Captain Richard Phillips remains held by four pirates on a lifeboat some 500 kilometers from the Somali coast that is being followed by at least two U.S. Navy warships. The pirates have threatened to kill the captain if they are attacked and do not get a ransom.
A Somali mediator was reported to be in a boat headed towards the lifeboat to try to win Captain Phillips' release.
Meanwhile, in Norfolk, Virginia, John Reinhart, the president of the company that owns the Maersk Alabama, told a news conference Saturday that the 19 crew members would have to remain on board for a while longer. "Because of the pirate attack, the FBI has informed us that this ship is a crime scene. Therefore, we have to allow the FBI to begin the process to investigate the crime of the pirate attack. Therefore, the crew members will have to stay on board the vessel," he said.

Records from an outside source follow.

### config.mk
export PLATFORM = sky130hd
export DESIGN_NAME = keypad_debounce_flat
export DESIGN_NICKNAME = d
export VERILOG_FILES = /design/src/rtl/keypad_debounce_if.sv /design/src/rtl/keypad_debounce.sv /design/src/flat_wrapper.sv
export SDC_FILE = /design/constraint.sdc
export NUM_CORES = 1
export LEC_CHECK = 0
export ABC_AREA = 0
export ABC_CLOCK_PERIOD_IN_PS = 2830
export CAP_MARGIN = 20
export CELL_PAD_IN_SITES_DETAIL_PLACEMENT = 0
export CELL_PAD_IN_SITES_GLOBAL_PLACEMENT = 1
export CORE_MARGIN = 2
export CORE_UTILIZATION = 44
export CTS_CLUSTER_SIZE = 20
export DETAILED_ROUTE_END_ITERATION = 7
export PLACE_DENSITY = 0.82
export SETUP_SLACK_MARGIN = 0.15
export SYNTH_ARGS = -nofsm -noshare
export SYNTH_HDL_FRONTEND = slang
export SYNTH_SLANG_ARGS = --single-unit
export TNS_END_PERCENT = 1
### constraint.sdc
create_clock -name clk -period 2.83 [get_ports clk]
set_input_delay 0.566 -clock clk [delete_from_list [all_inputs] [get_ports clk]]
set_output_delay 0.566 -clock clk [all_outputs]
set_load 0.03 [all_outputs]
### src/rtl/keypad_debounce_if.sv
// Signal bundle between the keypad scanner side and the debounced key-code consumer.
// The master drives the raw scan sample; the slave (the debouncer) returns the accepted key state.
interface keypad_debounce_if;
    logic [3:0] rows;
    logic [3:0] cols;
    logic       press;
    logic [3:0] key;
    logic       new_key;
    logic [3:0] digit0;
    logic [3:0] digit1;
    logic       held;

    modport master (
        output rows, cols, press,
        input  key, new_key, digit0, digit1, held
    );

    modport slave (
        input  rows, cols, press,
        output key, new_key, digit0, digit1, held
    );
endinterface

### src/rtl/keypad_debounce.sv
// Debounces the keypad scan sample into one registered hex key code per press,
// keeping the last two accepted keys as a two-digit history.
module keypad_debounce #(
    parameter int DEBOUNCE_CYCLES = 50000
) (
    input  logic              clk,
    input  logic              reset,
    keypad_debounce_if.slave  kp
);

    localparam int CW = $clog2(DEBOUNCE_CYCLES) + 1;
    localparam logic [CW-1:0] CNT_ONE  = CW'(1);
    localparam logic [CW-1:0] CNT_LAST = CW'(DEBOUNCE_CYCLES - 1);

    typedef enum logic [1:0] {
        IDLE,
        DEBOUNCE,
        HELD,
        RELEASE
    } state_t;

    state_t        state_q, state_d;
    logic [CW-1:0] cnt_q, cnt_d;
    logic [3:0]    cand_q, cand_d;
    logic [3:0]    key_q, key_d;
    logic [3:0]    digit0_q, digit0_d;
    logic [3:0]    digit1_q, digit1_d;
    logic          newKey_q, newKey_d;
    logic          held_q, held_d;

    logic          sampleValid;
    logic [3:0]    sampleCode;

    function automatic logic isOneHot(input logic [3:0] v);
        return (v != 4'd0) && ((v & (v - 4'd1)) == 4'd0);
    endfunction

    function automatic logic [1:0] bitIndex(input logic [3:0] v);
        case (v)
            4'b0010: return 2'd1;
            4'b0100: return 2'd2;
            4'b1000: return 2'd3;
            default: return 2'd0;
        endcase
    endfunction

    // Keypad legend: rows of 1-2-3-A, 4-5-6-B, 7-8-9-C, E-0-F-D
    function automatic logic [3:0] keyCode(input logic [1:0] r, input logic [1:0] c);
        case ({r, c})
            4'b00_00: return 4'h1;
            4'b00_01: return 4'h2;
            4'b00_10: return 4'h3;
            4'b00_11: return 4'hA;
            4'b01_00: return 4'h4;
            4'b01_01: return 4'h5;
            4'b01_10: return 4'h6;
            4'b01_11: return 4'hB;
            4'b10_00: return 4'h7;
            4'b10_01: return 4'h8;
            4'b10_10: return 4'h9;
            4'b10_11: return 4'hC;
            4'b11_00: return 4'hE;
            4'b11_01: return 4'h0;
            4'b11_10: return 4'hF;
            default:  return 4'hD;
        endcase
    endfunction

    assign sampleValid = kp.press && isOneHot(kp.rows) && isOneHot(kp.cols);
    assign sampleCode  = keyCode(bitIndex(kp.rows), bitIndex(kp.cols));

    always_ff @(posedge clk or negedge reset) begin
        if (!reset) begin
            state_q  <= IDLE;
            cnt_q    <= '0;
            cand_q   <= 4'd0;
            key_q    <= 4'd0;
            digit0_q <= 4'd0;
            digit1_q <= 4'd0;
            newKey_q <= 1'b0;
            held_q   <= 1'b0;
        end else begin
            state_q  <= state_d;
            cnt_q    <= cnt_d;
            cand_q   <= cand_d;
            key_q    <= key_d;
            digit0_q <= digit0_d;
            digit1_q <= digit1_d;
            newKey_q <= newKey_d;
            held_q   <= held_d;
        end
    end

    // The same counter times both press acceptance and release; the states never overlap.
    always_comb begin
        state_d  = state_q;
        cnt_d    = cnt_q;
        cand_d   = cand_q;
        key_d    = key_q;
        digit0_d = digit0_q;
        digit1_d = digit1_q;
        newKey_d = 1'b0;

        case (state_q)
            IDLE: begin
                if (sampleValid) begin
                    cand_d  = sampleCode;
                    cnt_d   = CNT_ONE;
                    state_d = DEBOUNCE;
                end
            end
            DEBOUNCE: begin
                if (sampleValid && (sampleCode == cand_q)) begin
                    if (cnt_q == CNT_LAST) begin
                        state_d  = HELD;
                        key_d    = cand_q;
                        digit0_d = cand_q;
                        digit1_d = digit0_q;
                        newKey_d = 1'b1;
                    end else begin
                        cnt_d = cnt_q + CNT_ONE;
                    end
                end else begin
                    state_d = IDLE;
                end
            end
            HELD: begin
                if (!sampleValid) begin
                    cnt_d   = CNT_ONE;
                    state_d = RELEASE;
                end
            end
            RELEASE: begin
                if (sampleValid) begin
                    state_d = HELD;
                end else if (cnt_q == CNT_LAST) begin
                    state_d = IDLE;
                end else begin
                    cnt_d = cnt_q + CNT_ONE;
                end
            end
            default: begin
                state_d = IDLE;
            end
        endcase

        held_d = (state_d == HELD) || (state_d == RELEASE);
    end

    assign kp.key     = key_q;
    assign kp.new_key = newKey_q;
    assign kp.digit0  = digit0_q;
    assign kp.digit1  = digit1_q;
    assign kp.held    = held_q;

endmodule
--- config.mk ---
export PLATFORM = sky130hd
export DESIGN_NAME = packet_arbiter
export DESIGN_NICKNAME = d
export VERILOG_FILES = /design/src/rtl/packet_arbiter_pkg.sv /design/src/rtl/packet_arbiter_skid.sv /design/src/rtl/packet_arbiter.sv
export SDC_FILE = /design/constraint.sdc
export NUM_CORES = 1
export LEC_CHECK = 0
export CORE_MARGIN = 8
export CORE_UTILIZATION = 50
export CTS_BUF_LIST = sky130_fd_sc_hd__clkbuf_8
export CTS_CLUSTER_SIZE = 40
export DETAILED_ROUTE_END_ITERATION = 12
export PLACE_DENSITY = 0.89
export SLEW_MARGIN = 20
export SYNTH_ARGS = -nofsm -noshare
export SYNTH_HDL_FRONTEND = slang
export SYNTH_SLANG_ARGS = --single-unit
export TNS_END_PERCENT = 10
--- constraint.sdc ---
create_clock -name clk_i -period 12.5 [get_ports clk_i]
set_clock_uncertainty 0.15 [all_clocks]
set_input_delay 1.875 -clock clk_i [delete_from_list [all_inputs] [get_ports clk_i]]
set_output_delay 1.875 -clock clk_i [all_outputs]
set_load 0.02 [all_outputs]
--- src/rtl/packet_arbiter_pkg.sv ---
// Shared types for the router output-port packet arbiter.
// AXI-Stream bundles, routing header TID and arbiter FSM states.
package packet_arbiter_pkg;

  localparam int TID_W       = 4;
  localparam int PAYLOAD_W   = 16;
  localparam int MISO_DATA_W = 8;

  localparam logic [TID_W-1:0] ROUTING_HEADER = 4'hF;

  typedef struct packed {
    logic [TID_W-1:0]     TID;
    logic                 TLAST;
    logic [PAYLOAD_W-1:0] payload;
  } axis_data_t;

  typedef struct packed {
    logic       TVALID;
    axis_data_t data;
  } axis_mosi_t;

  typedef struct packed {
    logic                   TREADY;
    logic [MISO_DATA_W-1:0] data;
  } axis_miso_t;

  typedef enum logic {
    ARB_IDLE,
    ARB_LOCKED
  } arb_state_t;

  // A valid flit that opens a new packet
  function automatic logic is_header(axis_mosi_t f);
    return f.TVALID && (f.data.TID == ROUTING_HEADER);
  endfunction

endpackage

--- src/rtl/packet_arbiter_skid.sv ---
// Generic 2-entry AXI-Stream register slice.
// Upstream ready is a flop, so downstream ready never reaches it combinationally.
module axis_skid_buffer #(
  parameter int WIDTH = 8
) (
  input  logic             clk_i,
  input  logic             rst_n_i,
  input  logic             s_valid_i,
  input  logic [WIDTH-1:0] s_data_i,
  output logic             s_ready_o,
  output logic             m_valid_o,
  output logic [WIDTH-1:0] m_data_o,
  input  logic             m_ready_i
);

  logic [1:0]       cnt_q, cnt_d;
  logic [WIDTH-1:0] head_q, head_d;
  logic [WIDTH-1:0] tail_q, tail_d;
  logic             ready_q, ready_d;
  logic             push, pop;

  assign push      = s_valid_i && ready_q;
  assign pop       = m_ready_i && (cnt_q != 2'd0);
  assign s_ready_o = ready_q;
  assign m_valid_o = (cnt_q != 2'd0);
  assign m_data_o  = head_q;

  // Head is always the oldest entry; tail only holds the overflow flit
  always_comb begin
    cnt_d  = cnt_q;
    head_d = head_q;
    tail_d = tail_q;
    unique case (cnt_q)
      2'd0: begin
        if (push) begin
          head_d = s_data_i;
          cnt_d  = 2'd1;
        end
      end
      2'd1: begin
        if (push && pop) begin
          head_d = s_data_i;
        end else if (push) begin
          tail_d = s_data_i;
          cnt_d  = 2'd2;
        end else if (pop) begin
          cnt_d  = 2'd0;
        end
      end
      2'd2: begin
        if (pop) begin
          head_d = tail_q;
          cnt_d  = 2'd1;
        end
      end
      default: cnt_d = 2'd0;
    endcase
    ready_d = (cnt_d != 2'd2);
  end

  // Storage, occupancy and registered upstream ready
  always_ff @(posedge clk_i or negedge rst_n_i) begin
    if (!rst_n_i) begin
      cnt_q   <= 2'd0;
      head_q  <= '0;
      tail_q  <= '0;
      ready_q <= 1'b0;
    end else begin
      cnt_q   <= cnt_d;
      head_q  <= head_d;
      tail_q  <= tail_d;
      ready_q <= ready_d;
    end
  end

endmodule

--- src/rtl/packet_arbiter.sv ---
// Round-robin packet merge for one router output port.
// Grant is taken on a header flit and held through the TLAST flit.
module packet_arbiter
  import packet_arbiter_pkg::*;
#(
  parameter int CHANNEL_NUMBER       = 5,
  parameter int CHANNEL_NUMBER_WIDTH = $clog2(CHANNEL_NUMBER)
) (
  input  logic       clk_i,
  input  logic       rst_n_i,
  input  axis_mosi_t in_mosi_i [CHANNEL_NUMBER],
  output axis_miso_t in_miso_o [CHANNEL_NUMBER],
  output axis_mosi_t out_mosi_o,
  input  axis_miso_t out_miso_i
);

  typedef logic [CHANNEL_NUMBER_WIDTH-1:0] ch_idx_t;

  localparam ch_idx_t LAST_CH = ch_idx_t'(CHANNEL_NUMBER - 1);

  arb_state_t state_q, state_d;
  ch_idx_t    grant_q, grant_d;
  ch_idx_t    rr_ptr_q, rr_ptr_d;
  ch_idx_t    sel;
  ch_idx_t    chan;
  logic       sel_vld;
  logic       chan_vld;
  logic       push_vld;
  logic       xfer;
  logic       skid_ready;
  logic       skid_valid;
  axis_data_t push_data;
  axis_data_t skid_data;
  int         idx;

  logic [CHANNEL_NUMBER-1:0] req;
  logic [CHANNEL_NUMBER-1:0] chan_hit;

  // Header requests per channel
  always_comb begin
    req = '0;
    for (int i = 0; i < CHANNEL_NUMBER; i++) begin
      req[i] = is_header(in_mosi_i[i]);
    end
  end

  // Round-robin search starting at rr_ptr, wrapping
  always_comb begin
    sel     = '0;
    sel_vld = 1'b0;
    idx     = 0;
    for (int k = 0; k < CHANNEL_NUMBER; k++) begin
      idx = int'(rr_ptr_q) + k;
      if (idx >= CHANNEL_NUMBER) begin
        idx = idx - CHANNEL_NUMBER;
      end
      if (!sel_vld && req[idx]) begin
        sel     = ch_idx_t'(idx);
        sel_vld = 1'b1;
      end
    end
  end

  // Active channel: the locked grant, else the RR winner
  always_comb begin
    chan     = (state_q == ARB_LOCKED) ? grant_q : sel;
    chan_vld = (state_q == ARB_LOCKED) || sel_vld;
    chan_hit = '0;
    for (int i = 0; i < CHANNEL_NUMBER; i++) begin
      chan_hit[i] = chan_vld && (chan == ch_idx_t'(i));
    end
  end

  // Forward the active channel's flit into the skid
  always_comb begin
    push_vld  = 1'b0;
    push_data = '0;
    for (int i = 0; i < CHANNEL_NUMBER; i++) begin
      if (chan_hit[i]) begin
        push_vld  = in_mosi_i[i].TVALID;
        push_data = in_mosi_i[i].data;
      end
    end
  end

  assign xfer = push_vld && skid_ready;

  // Ready and back-channel data only toward the active channel
  always_comb begin
    for (int i = 0; i < CHANNEL_NUMBER; i++) begin
      in_miso_o[i].TREADY = chan_hit[i] && skid_ready;
      in_miso_o[i].data   = chan_hit[i] ? out_miso_i.data : '0;
    end
  end

  // Grant on header, hold until the tail flit moves
  always_comb begin
    state_d  = state_q;
    grant_d  = grant_q;
    rr_ptr_d = rr_ptr_q;
    unique case (state_q)
      ARB_IDLE: begin
        if (xfer) begin
          grant_d  = sel;
          rr_ptr_d = (sel == LAST_CH) ? '0 : ch_idx_t'(sel + 1'b1);
          if (!push_data.TLAST) begin
            state_d = ARB_LOCKED;
          end
        end
      end
      ARB_LOCKED: begin
        if (xfer && push_data.TLAST) begin
          state_d = ARB_IDLE;
        end
      end
      default: state_d = ARB_IDLE;
    endcase
  end

  // Arbiter state, grant and round-robin pointer
  always_ff @(posedge clk_i or negedge rst_n_i) begin
    if (!rst_n_i) begin
      state_q  <= ARB_IDLE;
      grant_q  <= '0;
      rr_ptr_q <= '0;
    end else begin
      state_q  <= state_d;
      grant_q  <= grant_d;
      rr_ptr_q <= rr_ptr_d;
    end
  end

  axis_skid_buffer #(
    .WIDTH($bits(axis_data_t))
  ) u_skid (
    .clk_i    (clk_i),
    .rst_n_i  (rst_n_i),
    .s_valid_i(push_vld),
    .s_data_i (push_data),
    .s_ready_o(skid_ready),
    .m_valid_o(skid_valid),
    .m_data_o (skid_data),
    .m_ready_i(out_miso_i.TREADY)
  );

  assign out_mosi_o = {skid_valid, skid_data};

endmodule

==> out/metrics.json <==
{
  "status": "finished, final reports clean",
  "fillerInstances": 769,
  "numCtsBuffers": 5,
  "period_needed_ns": 8.57,
  "final-setup-viol-count": 0,
  "period_share": 0.685,
  "layout-drive-gt1-share": 0.0595,
  "port_buffers": 187,
  "critical_path_required_ns": 10.47,
  "syn_avg_cell_area_um2": 8.65,
  "grt_start_max_net_pins": 67,
  "dominantRegCellSynth": "sky130_fd_sc_hd__dfrtp_1",
  "flow.area_growth_from_synthesis_pct": 38.7,
  "finish.net_count": 874,
  "globalplace.congestion": 0.964,
  "ioPinCount": 188,
  "yosysTopAreaCellShare": 0.259,
  "first_global_vias": 5372,
  "grt_util_all_layers": 0.244,
  "post_cts.repair.setup_buffers": 0,
  "grt_pass1_wl_mm": 26.7,
  "type_of_the_tightest_min_delay_check": "reg -> reg",
  "synth_top_cells_by_area": "sky130_fd_sc_hd__dfrtp_1 26%, sky130_fd_sc_hd__mux2i_1 18%, sky130_fd_sc_hd__inv_1 4.8%",
  "tns_ns": 0,
  "clk_transition_reported_paths_ns": 0.09,
  "netlist.top_cell.by_area": "sky130_fd_sc_hd__dfrtp_1",
  "max_freq_mhz": 117,
  "syn_area_mm2": 0.00501,
  "syn_nets": 716,
  "timing.max_slew.rel_slack": 0.318,
  "mapped_cells": 580,
  "timing_hold_violations_final": 0,
  "wire_per_inst_um": 19.1,
  "cp.arrival_ns": 6.54,
  "final_common_cell": "sky130_fd_sc_hd__clkdlybuf4s50_1",
  "rows": 36,
  "drt_iter0_markers": 308,
  "clock_sinks": 52,
  "initial_core_util": 0.513,
  "most-common-layout-cells": "186 x sky130_fd_sc_hd__clkdlybuf4s50_1, 92 x sky130_fd_sc_hd__mux2i_1, 65 x sky130_fd_sc_hd__inv_1, 52 x sky130_fd_sc_hd__dfrtp_1, 45 x sky130_fd_sc_hd__nor3_1",
  "clk_latency_ns": 0.31,
  "clockRootBuffer": "sky130_fd_sc_hd__clkbuf_8",
  "worst-path-max-fanout": 38,
  "drtPass1Iterations": 5,
  "core_mm2": 0.00977,
  "timing_worst_slew_pin_value_ns": 1.02,
  "antenna_found_initial": 0,
  "cts_tree": "built",
  "cts_max_path_buffers": 2,
  "antenna-diode-count": 0,
  "yosys_register_bits": 52,
  "grt_overflow_total": 0,
  "finalWirelength_mm": 16.6,
  "fp.dieArea_mm2": 0.0135,
  "final_antenna_net_count": 0,
  "maxSlewViolCount": 0,
  "number_of_warnings_printed_during_yosys_synthesis": 0,
  "drcViolationCount": 0,
  "place_area_mm2": 0.00686,
  "critical_path_class": "reg -> out",
  "postCtsHoldBufs": 0,
  "synth-seq-area-share": 0.259,
  "sum_of_net_half_perimeters_after_detailed_placement_mm": 13.0,
  "cp-end-kind": "output pin",
  "cts-htree-levels": 2,
  "ys_types": 77,
  "synth_async_sr_flop_share": 1.00,
  "dieHeight_um": 116,
  "final_design_area_no_fill_mm2": 0.00695,
  "avgViaCountPerCell": 5.88,
  "grt_setup_unrepaired": "false",
  "timing.critical_path.from_type": "register",
  "die_w_um": 116,
  "cts.repair.resized": 0,
  "cap_viol_max_count": 0,
  "post_synth_edffs": 0,
  "num_vias": 5131
}
-- synthesized netlist by cell type (8+ instances only) --
master / number
sky130_fd_sc_hd__buf_4: 9
sky130_fd_sc_hd__a22oi_1: 21
sky130_fd_sc_hd__o221ai_1: 21
sky130_fd_sc_hd__clkbuf_1: 15
sky130_fd_sc_hd__dfrtp_1: 52
sky130_fd_sc_hd__o21a_1: 21
sky130_fd_sc_hd__nor2_1: 31
sky130_fd_sc_hd__o21ai_0: 28
sky130_fd_sc_hd__nor3_1: 45
sky130_fd_sc_hd__nand2_1: 20
sky130_fd_sc_hd__inv_1: 64
sky130_fd_sc_hd__mux2i_1: 92
sky130_fd_sc_hd__ha_1: 15
sky130_fd_sc_hd__nand3_1: 8
sky130_fd_sc_hd__a21oi_1: 15
-- final timing paths --
kind	startpoint	to	slack, ns	cells past startpoint
setup / recovery	rr_ptr_q[0]$_DFFE_PN0P_	in_miso_o[1]	3.93	16
hold / removal	u_skid.m_data_o[16]$_DFFE_PN0P_	u_skid.m_data_o[16]$_DFFE_PN0P_	0.37	1
setup reg to reg	rr_ptr_q[0]$_DFFE_PN0P_	u_skid.m_data_o[12]$_DFFE_PN0P_	5.75	18
hold reg to reg	u_skid.m_data_o[16]$_DFFE_PN0P_	u_skid.m_data_o[16]$_DFFE_PN0P_	0.37	1
max in group asynchronous	rst_n_i	u_skid.cnt_q[0]$_DFF_PN0_	10.23	2
min in group asynchronous	rst_n_i	u_skid.m_data_o[5]$_DFFE_PN0P_	1.51	2
-- critical path, cell delays in order (launching register included) --
cell	delay [ns]
sky130_fd_sc_hd__dfrtp_1	0.82
sky130_fd_sc_hd__inv_1	0.38
sky130_fd_sc_hd__ha_1	0.30
sky130_fd_sc_hd__inv_1	0.05
sky130_fd_sc_hd__ha_1	0.32
sky130_fd_sc_hd__a211o_1	0.37
sky130_fd_sc_hd__a211oi_4	0.36
sky130_fd_sc_hd__mux2i_1	0.35
sky130_fd_sc_hd__o32ai_2	0.14
sky130_fd_sc_hd__o211a_1	0.27
sky130_fd_sc_hd__or3b_1	0.40
sky130_fd_sc_hd__a211o_1	0.32
sky130_fd_sc_hd__a21oi_1	0.29
sky130_fd_sc_hd__nand3_2	0.57
sky130_fd_sc_hd__buf_4	0.49
sky130_fd_sc_hd__nor2_1	0.14
sky130_fd_sc_hd__clkdlybuf4s50_1	0.62
-- final cells by class --
| cell class | count | area (um^2) | share of cell area |
|---|---|---|---|
| clock buffers | 6 | 82.6 | 0.0119 |
| clock inverters | 2 | 11.3 | 0.00162 |
| inverters | 65 | 244 | 0.0351 |
| repair buffers | 193 | 1910 | 0.275 |
| flip-flops and latches | 52 | 1300 | 0.187 |
| well taps | 133 | 166 | 0.0239 |
| multi-input cells | 421 | 3240 | 0.465 |
-- logic make-up (layout without fill, tap and decap cells) --
kind of cell | count (synthesis) | after routing | synth area share
AND/OR/NAND/NOR | 149 | 149 | 0.154
XOR/XNOR | 2 | 2 | 0.00649
flip-flops | 52 | 52 | 0.259
AO/OA/AOI/OAI | 158 | 158 | 0.246
buffers and inverters | 107 | 266 | 0.0990
multiplexers | 97 | 97 | 0.198
adder cells (fa/ha/maj) | 15 | 15 | 0.0374
-- metrics by stage --
| step | std cells | hold WS [ns] | util | setup WS, ns |
|---|---|---|---|---|
| 6_report | 872 | 0.368 | 0.711 | 3.93 |
| 5_1_grt | 872 | 0.389 | 0.711 | 3.59 |
| 4_1_cts | 872 | 0.371 | 0.711 | 4.00 |
| 3_5_place_dp | 864 | 0.353 | 0.702 | 4.12 |
| 3_3_place_gp | 864 | 0.345 | 0.702 | 4.35 |
| 2_1_floorplan | 580 | 0.344 | - | 5.75 |
-- per-layer routing --
layer	wire length, um	vias to the layer above	GRT usage	share of wire
li1	-	2437	-	-
met1	6780	2451	0.285	0.41
met2	8390	207	0.433	0.50
met3	1080	36	0.0507	0.065
met4	406	0	0.0812	0.024
met5	0	-	0	0
-- flip-flops by register name (all words and copies together), names as in the netlist, named ones only --
| register | count |
|---|---|
| grant_q | 3 |
| rr_ptr_q | 3 |
| u_skid.cnt_q | 2 |
| u_skid.m_data_o | 21 |
| u_skid.s_ready_o | 1 |
| u_skid.tail_q | 21 |
Power is not shown: default switching activity piles up to over one toggle a cycle in this logic, so the estimate is an artifact.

Reinhart said the company would be sure the crew were safe and was sending them food they had requested, as well as cell phones so they could keep in touch with their families. He said they would be sent home as soon as possible.
Reinhart emphasized that the top priority now is to free Captain Richard Phillips, who he called "some one you would be proud to have as a friend and follow as a leader on the ship." "Our immediate focus is singular - what do we have to do to help with the process to bring Captain Phillips home," he said.
Somalia's 2,300 kilometer long coast is the longest in Africa and its waters are rife with pirates. Last year, they seized more than 100 ships. This year, pirates have already captured more than dozen vessels, including an Italian-flagged boat and its crew of 16 that were captured Saturday in the Gulf of Aden.
The United Nations Security Council has authorized nations to pursue the pirates beyond international waters "by land, sea and air" including onto Somali territory if necessary. But there has been no decision on what to do with the pirates once they are in custody.